7. Charcot-Marie-Tooth Disease Type 1A (CMT1A)

  • Genetic Mutation: Primarily caused by a 1.51.5 Mb duplication on chromosome 17p11.217p11.2, which includes the PMP22 gene.

  • Effects: The duplication leads to increased PMP22 protein dosage (dosage effect), causing abnormal myelin sheath formation and maintenance in the peripheral nervous system. This results in slowed nerve conduction.

  • Progression: A slowly progressive peripheral neuropathy.
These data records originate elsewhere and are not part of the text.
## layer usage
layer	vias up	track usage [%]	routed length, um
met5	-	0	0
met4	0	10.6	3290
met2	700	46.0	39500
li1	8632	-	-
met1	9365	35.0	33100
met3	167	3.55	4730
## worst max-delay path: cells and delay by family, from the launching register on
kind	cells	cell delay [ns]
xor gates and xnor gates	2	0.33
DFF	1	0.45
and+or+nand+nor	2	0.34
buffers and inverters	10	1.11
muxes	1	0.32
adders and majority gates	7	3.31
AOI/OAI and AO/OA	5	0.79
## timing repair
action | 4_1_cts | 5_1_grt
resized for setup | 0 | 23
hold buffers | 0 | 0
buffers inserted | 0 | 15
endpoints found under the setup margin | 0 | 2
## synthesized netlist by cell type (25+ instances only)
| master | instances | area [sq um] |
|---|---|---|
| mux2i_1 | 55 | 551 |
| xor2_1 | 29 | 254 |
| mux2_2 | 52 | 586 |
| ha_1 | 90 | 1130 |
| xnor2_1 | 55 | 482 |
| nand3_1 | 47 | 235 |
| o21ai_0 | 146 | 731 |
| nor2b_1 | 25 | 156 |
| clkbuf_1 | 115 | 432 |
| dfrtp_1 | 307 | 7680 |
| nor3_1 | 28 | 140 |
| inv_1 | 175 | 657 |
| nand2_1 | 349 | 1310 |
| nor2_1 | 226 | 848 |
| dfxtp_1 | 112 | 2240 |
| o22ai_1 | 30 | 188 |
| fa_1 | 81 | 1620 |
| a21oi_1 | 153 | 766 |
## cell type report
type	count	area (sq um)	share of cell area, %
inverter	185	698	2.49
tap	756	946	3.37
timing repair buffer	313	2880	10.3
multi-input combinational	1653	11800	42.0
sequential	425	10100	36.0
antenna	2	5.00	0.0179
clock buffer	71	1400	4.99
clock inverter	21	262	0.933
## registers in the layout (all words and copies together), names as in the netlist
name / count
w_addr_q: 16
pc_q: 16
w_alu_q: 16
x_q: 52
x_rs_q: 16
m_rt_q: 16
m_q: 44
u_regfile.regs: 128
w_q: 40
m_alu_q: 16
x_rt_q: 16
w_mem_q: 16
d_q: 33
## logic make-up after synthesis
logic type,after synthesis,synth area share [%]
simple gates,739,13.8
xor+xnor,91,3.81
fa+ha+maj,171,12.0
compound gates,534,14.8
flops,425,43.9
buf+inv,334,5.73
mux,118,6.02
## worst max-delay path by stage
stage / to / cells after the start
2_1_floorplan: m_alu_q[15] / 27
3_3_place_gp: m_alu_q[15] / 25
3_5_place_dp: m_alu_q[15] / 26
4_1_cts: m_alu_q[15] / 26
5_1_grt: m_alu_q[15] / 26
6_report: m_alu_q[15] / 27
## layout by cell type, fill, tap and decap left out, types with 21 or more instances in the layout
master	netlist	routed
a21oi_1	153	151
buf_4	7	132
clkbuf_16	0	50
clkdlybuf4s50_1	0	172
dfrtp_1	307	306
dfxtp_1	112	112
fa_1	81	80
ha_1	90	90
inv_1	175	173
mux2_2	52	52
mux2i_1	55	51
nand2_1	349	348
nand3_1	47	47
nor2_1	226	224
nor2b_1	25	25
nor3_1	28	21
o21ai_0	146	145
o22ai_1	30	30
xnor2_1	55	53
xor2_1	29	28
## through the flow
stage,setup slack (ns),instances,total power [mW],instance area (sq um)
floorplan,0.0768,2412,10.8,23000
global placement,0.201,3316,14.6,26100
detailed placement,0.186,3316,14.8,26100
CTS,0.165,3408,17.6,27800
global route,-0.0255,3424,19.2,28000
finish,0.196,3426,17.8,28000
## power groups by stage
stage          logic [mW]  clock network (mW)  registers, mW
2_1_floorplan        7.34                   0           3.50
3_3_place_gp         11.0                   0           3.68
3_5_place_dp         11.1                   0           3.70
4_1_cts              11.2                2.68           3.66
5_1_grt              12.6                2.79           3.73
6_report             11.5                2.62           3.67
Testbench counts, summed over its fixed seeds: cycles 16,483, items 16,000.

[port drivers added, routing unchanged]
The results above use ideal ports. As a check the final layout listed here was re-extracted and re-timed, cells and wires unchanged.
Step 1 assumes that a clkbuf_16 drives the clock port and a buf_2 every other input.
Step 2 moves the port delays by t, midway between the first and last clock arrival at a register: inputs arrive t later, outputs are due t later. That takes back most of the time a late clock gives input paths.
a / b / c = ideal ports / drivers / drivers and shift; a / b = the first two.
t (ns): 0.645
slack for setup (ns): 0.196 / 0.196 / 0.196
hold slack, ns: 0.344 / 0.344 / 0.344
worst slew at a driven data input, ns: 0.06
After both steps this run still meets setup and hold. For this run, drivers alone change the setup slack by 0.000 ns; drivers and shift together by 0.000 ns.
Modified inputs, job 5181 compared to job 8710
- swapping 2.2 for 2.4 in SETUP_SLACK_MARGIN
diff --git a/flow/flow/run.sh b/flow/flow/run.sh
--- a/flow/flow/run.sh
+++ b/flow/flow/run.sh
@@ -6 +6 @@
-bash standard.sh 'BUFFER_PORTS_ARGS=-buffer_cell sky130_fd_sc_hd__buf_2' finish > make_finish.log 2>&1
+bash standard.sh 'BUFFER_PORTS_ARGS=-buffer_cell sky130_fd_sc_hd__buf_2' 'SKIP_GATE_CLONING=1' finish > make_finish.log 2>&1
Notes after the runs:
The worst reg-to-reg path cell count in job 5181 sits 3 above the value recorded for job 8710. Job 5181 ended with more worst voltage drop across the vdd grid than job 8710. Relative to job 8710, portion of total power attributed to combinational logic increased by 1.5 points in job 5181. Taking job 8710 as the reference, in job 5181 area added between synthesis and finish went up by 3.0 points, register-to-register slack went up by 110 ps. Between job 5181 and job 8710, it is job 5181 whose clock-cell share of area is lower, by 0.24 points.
Source: an optimization exercise on an open RTL-to-GDS flow (aim: small area and a short achievable clock period). Production flows keep margins and buffers that such runs may drop. Function was checked by simulation only, so behaviour that the tests miss may differ from the original.

==> inputs of trial 74 <==
// mips_core
module mips_core #(
    parameter logic [mips_pkg::XLEN-1:0] P_RESET_PC = '0
) (
    input  logic                            i_clk,
    input  logic                            i_reset,
    input  logic                            i_instr_valid,
    input  mips_pkg::instr_t                i_instr,
    output logic                            o_instr_ready,
    input  logic                            i_ret_ready,
    output logic                            o_ret_valid,
    output logic                            o_ret_wr,
    output logic [mips_pkg::XLEN-1:0]       o_ret_pc,
    output logic [mips_pkg::XLEN-1:0]       o_ret_wdata,
    output logic [mips_pkg::XLEN-1:0]       o_ret_next_pc,
    output logic [mips_pkg::REG_AW-1:0]     o_ret_waddr
);
    logic            valid;      
    logic [31:0]     pc_q;       
    logic [31:0]     a_q;        
    logic [31:0]     b_q;        
    logic [31:0]     alt_q;      
    logic [4:0]      shamt_q;
    logic            sh_left_q, sh_arith_q;
    logic            land_q, lor_q, lxor_q, lnor_q, lpb_q, lpa_q, lsh_q;
    logic            beq_q, bne_q, blez_q, bgtz_q, bltz_q, bgez_q, jmp_q, jr_q;
    logic            wr_q, movz_q, movn_q;
    logic [4:0]      waddr_q;
    logic [31:0]     regs [1:31];
    logic            load, retire;
    assign o_instr_ready = !valid || i_ret_ready;
    assign load          = i_instr_valid && o_instr_ready;
    assign retire        = valid && i_ret_ready;
    logic        a_zero, b_zero, ab_eq, taken;
    logic [31:0] pc4, next_pc, shifted, result;
    assign a_zero = (a_q == 32'd0);
    assign b_zero = (b_q == 32'd0);
    assign ab_eq  = (a_q == b_q);
    assign pc4    = {pc_q[31:2] + 30'd1, pc_q[1:0]};
    always_comb begin
        taken = (beq_q  && ab_eq)
             || (bne_q  && !ab_eq)
             || (blez_q && (a_q[31] || a_zero))
             || (bgtz_q && !a_q[31] && !a_zero)
             || (bltz_q && a_q[31])
             || (bgez_q && !a_q[31]);
        if (jr_q)
            next_pc = a_q;
        else if (jmp_q || taken)
            next_pc = alt_q;
        else
            next_pc = pc4;
    end
    logic fill;
  ...
Settings: LEC_CHECK=0, CAP_MARGIN=20, CORE_MARGIN=2, CORE_UTILIZATION=50, SETUP_SLACK_MARGIN=5, SLEW_MARGIN=20; clock period 10.0 ns.
run.sh (not shown) runs the stock make flow with config.mk's settings and CLKGATE_MAP_FILE= SYNTH_SCRIPT=/design/flow/synth_recipe.tcl, a recipe that flattens the netlist after the stock synthesis.
==> build 8: changes against trial 74 <==
--- a/flow/design.v
+++ b/flow/design.v
@@ -91,19 +91,20 @@
     output logic [mips_pkg::XLEN-1:0]       o_ret_next_pc,
     output logic [mips_pkg::REG_AW-1:0]     o_ret_waddr
 );
     logic            valid;      
     logic [31:0]     pc_q;       
     logic [31:0]     a_q;        
     logic [31:0]     b_q;        
     logic [31:0]     alt_q;      
-    logic [4:0]      shamt_q;
-    logic            sh_left_q, sh_arith_q;
-    logic            land_q, lor_q, lxor_q, lnor_q, lpb_q, lpa_q, lsh_q;
+    logic [4:1]      shl_q, shr_q;
+    logic            sh1_q, sh_arith_q;
+    logic [3:0]      lut_q;
+    logic            llink_q;    
     logic            beq_q, bne_q, blez_q, bgtz_q, bltz_q, bgez_q, jmp_q, jr_q;
     logic            wr_q, movz_q, movn_q;
     logic [4:0]      waddr_q;
     logic [31:0]     regs [1:31];
     logic            load, retire;
     assign o_instr_ready = !valid || i_ret_ready;
     assign load          = i_instr_valid && o_instr_ready;
     assign retire        = valid && i_ret_ready;
@@ -115,43 +116,36 @@
     assign pc4    = {pc_q[31:2] + 30'd1, pc_q[1:0]};
     always_comb begin
         taken = (beq_q  && ab_eq)
              || (bne_q  && !ab_eq)
              || (blez_q && (a_q[31] || a_zero))
              || (bgtz_q && !a_q[31] && !a_zero)
              || (bltz_q && a_q[31])
              || (bgez_q && !a_q[31]);
-        if (jr_q)
-            next_pc = a_q;
-        else if (jmp_q || taken)
-            next_pc = alt_q;
-        else
-            next_pc = pc4;
-    end
-    logic fill;
+        next_pc = ({32{jr_q}} & a_q)
+                | ({32{!jr_q && (jmp_q || taken)}} & alt_q)
+                | ({32{!jr_q && !jmp_q && !taken}} & pc4);
+    end
+    logic        fill;
+    logic [31:0] lut_r;
     assign fill = sh_arith_q && b_q[31];
     always_comb begin
-        shifted = b_q;
-        for (int i = 0; i < 5; i++) begin
-            if (shamt_q[i]) begin
-                if (sh_left_q)
-                    shifted = shifted << (1 << i);
-                else
-                    shifted = (shifted >> (1 << i)) | ({32{fill}} << (32 - (1 << i)));
-            end
-        end
-    end
-    assign result = ({32{land_q}} & (a_q & b_q))
-                  | ({32{lor_q}}  & (a_q | b_q))
-                  | ({32{lxor_q}} & (a_q ^ b_q))
-                  | ({32{lnor_q}} & ~(a_q | b_q))
-                  | ({32{lpb_q}}  & b_q)
-                  | ({32{lpa_q}}  & a_q)
-                  | ({32{lsh_q}}  & shifted);
+        shifted = ({32{shl_q[1]}} & (b_q << 2))
+                | ({32{shr_q[1]}} & {{2{fill}}, b_q[31:2]})
+                | ({32{sh1_q}}    & b_q);
+        for (int i = 2; i < 5; i++) begin
+            shifted = ({32{shl_q[i]}} & (shifted << (1 << i)))
+                    | ({32{shr_q[i]}} & ((shifted >> (1 << i)) | ({32{fill}} << (32 - (1 << i)))))
+                    | ({32{!(shl_q[i] || shr_q[i])}} & shifted);
+        end
+        for (int i = 0; i < 32; i++)
+            lut_r[i] = lut_q[{a_q[i], b_q[i]}];
+    end
+    assign result = shifted | lut_r | ({32{llink_q}} & pc4);
     assign o_ret_valid   = valid;
     assign o_ret_pc      = pc_q;
     assign o_ret_next_pc = next_pc;
     assign o_ret_wdata   = result;
     assign o_ret_waddr   = waddr_q;
     assign o_ret_wr      = wr_q || (movz_q && b_zero) || (movn_q && !b_zero);
     logic [5:0]  opc, fn;
     logic [4:0]  rs_f, rt_f, rd_f, sa_f;
@@ -188,24 +182,43 @@
         rt_raw = '0;
         for (int k = 1; k < 32; k++) begin
             rs_raw = rs_raw | ({32{rs_f == 5'(k)}} & regs[k]);
             rt_raw = rt_raw | ({32{rt_f == 5'(k)}} & regs[k]);
         end
         rs_v = (valid && o_ret_wr && (waddr_q == rs_f)) ? result : rs_raw;
         rt_v = (valid && o_ret_wr && (waddr_q == rt_f)) ? result : rt_raw;
     end
-    logic [31:0] new_pc, new_pc4, new_alt, b_alt;
+    logic [4:0]  shamt;
+    logic [3:0]  lut;
+    logic        sh0_l, sh0_r;
+    assign shamt = fn[2] ? rs_v[4:0] : sa_f;
+    assign sh0_l = is_shift && shamt[0] && !fn[1];
+    assign sh0_r = is_shift && shamt[0] && fn[1];
+    always_comb begin
+        lut = 4'b0000;
+        if (is_rlogic || is_ilogic) begin
+            case (lop)
+                2'b00: lut = 4'b1000;                           
+                2'b01: lut = 4'b1110;                           
+                2'b10: lut = 4'b0110;                           
+                default: lut = is_rlogic ? 4'b0001 : 4'b1010;   
+            endcase
+        end else if (is_mov) begin
+            lut = 4'b1100;                                      
+        end
+    end
+    logic [31:0] new_pc, new_pc4, new_alt, b_imm;
     logic [30:0] br_sum;
     assign new_pc  = valid ? next_pc : pc_q;
     assign new_pc4 = {new_pc[31:2] + 30'd1, new_pc[1:0]};
     assign br_sum  = {new_pc[31:2], 1'b1} + {{14{imm[15]}}, imm, 1'b1};
     assign new_alt = is_j ? {new_pc4[31:28], i_instr.j.target, 2'b00}
                           : {br_sum[30:1], new_pc[1:0]};
-    assign b_alt   = is_lui ? {imm, 16'h0000} : (is_ilogic ? {16'h0000, imm} : new_pc4);
+    assign b_imm   = is_lui ? {imm, 16'h0000} : {16'h0000, imm};
     always_ff @(posedge i_clk) begin
         if (i_reset)
             valid <= 1'b0;
         else if (load)
             valid <= 1'b1;
         else if (i_ret_ready)
             valid <= 1'b0;
     end
@@ -213,28 +226,24 @@
         if (i_reset)
             pc_q <= P_RESET_PC;
         else if (retire)
             pc_q <= next_pc;
     end
     always_ff @(posedge i_clk) begin
         if (load) begin
             a_q        <= rs_v;
-            b_q        <= (is_ilogic || link) ? b_alt : rt_v;
+            b_q        <= is_ilogic ? b_imm : (sh0_l ? {rt_v[30:0], 1'b0} : (sh0_r ? {fn[0] && rt_v[31], rt_v[31:1]} : rt_v));
             alt_q      <= new_alt;
-            shamt_q    <= fn[2] ? rs_v[4:0] : sa_f;
-            sh_left_q  <= !fn[1];
+            shl_q      <= shamt[4:1] & {4{is_shift && !fn[1]}};
+            shr_q      <= shamt[4:1] & {4{is_shift && fn[1]}};
+            sh1_q      <= is_shift && !shamt[1];
             sh_arith_q <= fn[0];
-            land_q     <= (is_rlogic || is_ilogic) && (lop == 2'b00);
-            lor_q      <= (is_rlogic || is_ilogic) && (lop == 2'b01);
-            lxor_q     <= (is_rlogic || is_ilogic) && (lop == 2'b10);
-            lnor_q     <= is_rlogic && (lop == 2'b11);
-            lpb_q      <= is_lui || link;
-            lpa_q      <= is_mov;
-            lsh_q      <= is_shift;
+            lut_q      <= lut;
+            llink_q    <= link;
             beq_q      <= (opc == 6'h04);
             bne_q      <= (opc == 6'h05);
             blez_q     <= (opc == 6'h06);
             bgtz_q     <= (opc == 6'h07);
             bltz_q     <= regimm_ok && !rt_f[0];
             bgez_q     <= regimm_ok && rt_f[0];
             jmp_q      <= is_j;
             jr_q       <= is_jr;
- CORE_UTILIZATION: 50 -> 55
- CTS_CLUSTER_DIAMETER: not set -> 100
- CTS_CLUSTER_SIZE: not set -> 24
- TNS_END_PERCENT: not set -> 0
==> summary of the runs <==
- Worst hold slack: trial 74 is worse than build 8 (30 ps).
- Of trial 74 and build 8, trial 74 has the higher synthesized cell count (gap about 8%, measured against build 8).
- In utilization, trial 74 and build 8 hardly differ.
- In build 8 the final cell count is smaller than in trial 74, by about 14%.
- Against trial 74, the setup slack of build 8 is better by 330 ps.
- Sequential share of layout area: build 8 is higher than trial 74 (7.4 points).
- Sequential cell count: build 8 is higher than trial 74 (1).
- Between build 8 and trial 74, the lower critical path depth is in build 8 (gap 2).

==> separate check: timing with driven ports <==
Ports are ideal in the flow. The routed layouts listed here were re-timed in OpenROAD.
Step 1 assumes that a clkbuf_16 drives the clock port and a buf_2 every other input.
Step 2 adds t to the input delays and takes it off the output delays; t is the mean of the earliest and latest rising clock arrival at the registers after step 1. Input paths then give back, and output paths get back, about the clock's delay inside the block.
Three values: ideal, step 1, step 2; two values: the first two.
| run | shift t [ns] | setup WS [ns] | hold WS [ns] |
|---|---|---|---|
| trial 74 | 0.837 | 4.040 / 3.962 / 3.926 | 0.508 / 0.508 / 0.508 |
| build 8 | 0.804 | 4.367 / 4.291 / 3.633 | 0.538 / 0.538 / 0.538 |
After both steps setup and hold are still met in every run listed. For build 8, which loses most, drivers alone change the setup slack by -0.076 ns; drivers and shift together by -0.734 ns.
Symptoms usually begin in the first or second decade of life with distal muscle weakness (e.g., foot drop), muscle atrophy in hands and feet, and sensory loss.

8. Osteogenesis Imperfecta (Type I)

  • Genetic Mutation: Pathogenic variants in the COL1A1 or COL1A2 genes, which encode the alpha chains of Type I collagen.

  • Effects: Mutations result either in a reduced quantity of normal collagen or the production of abnormal collagen (dominant negative effect), leading to weakened connective tissue and bone matrix.

  • Progression: Characterized by multiple fractures often occurring with minimal trauma. While fractures occur frequently during childhood, the rate often decreases after puberty. Secondary complications include blue sclerae, hearing loss, and dental issues (dentinogenesis imperfecta).

Mechanisms of Autosomal Dominant Diseases

  • Haploinsufficiency: Loss of gene dosage leads to reduced functional protein amounts insufficient for normal function.

  • Dominant Negative Variants: Pathogenic variant interferes with the function of the normal allele.

  • Gain of Function Variants: Mutations cause increased activity or new function that disrupts normal physiological processes.

Examples of Mechanism Functions
  • Haploinsufficiency: Seen in conditions like Familial Hypercholesterolemia where insufficient LDL receptors impair cholesterol clearance.

  • Dominant Negative Variants: Marfan syndrome involves dysfunctional fibrillin-1 polymers, where even a few defective proteins disrupt the entire structure.

  • Gain of Function: Huntington’s disease where CAG repeats cause protein aggregates leading to neuronal degeneration.

Conclusion

  • Understanding autosomal dominant inheritance is crucial.

  • Students must be familiar with identifying conditions from symptoms and understanding their genetic basis for examinations.

  • Mechanisms of pathogenic variants are also important for grasping the implications of these disorders in a clinical context.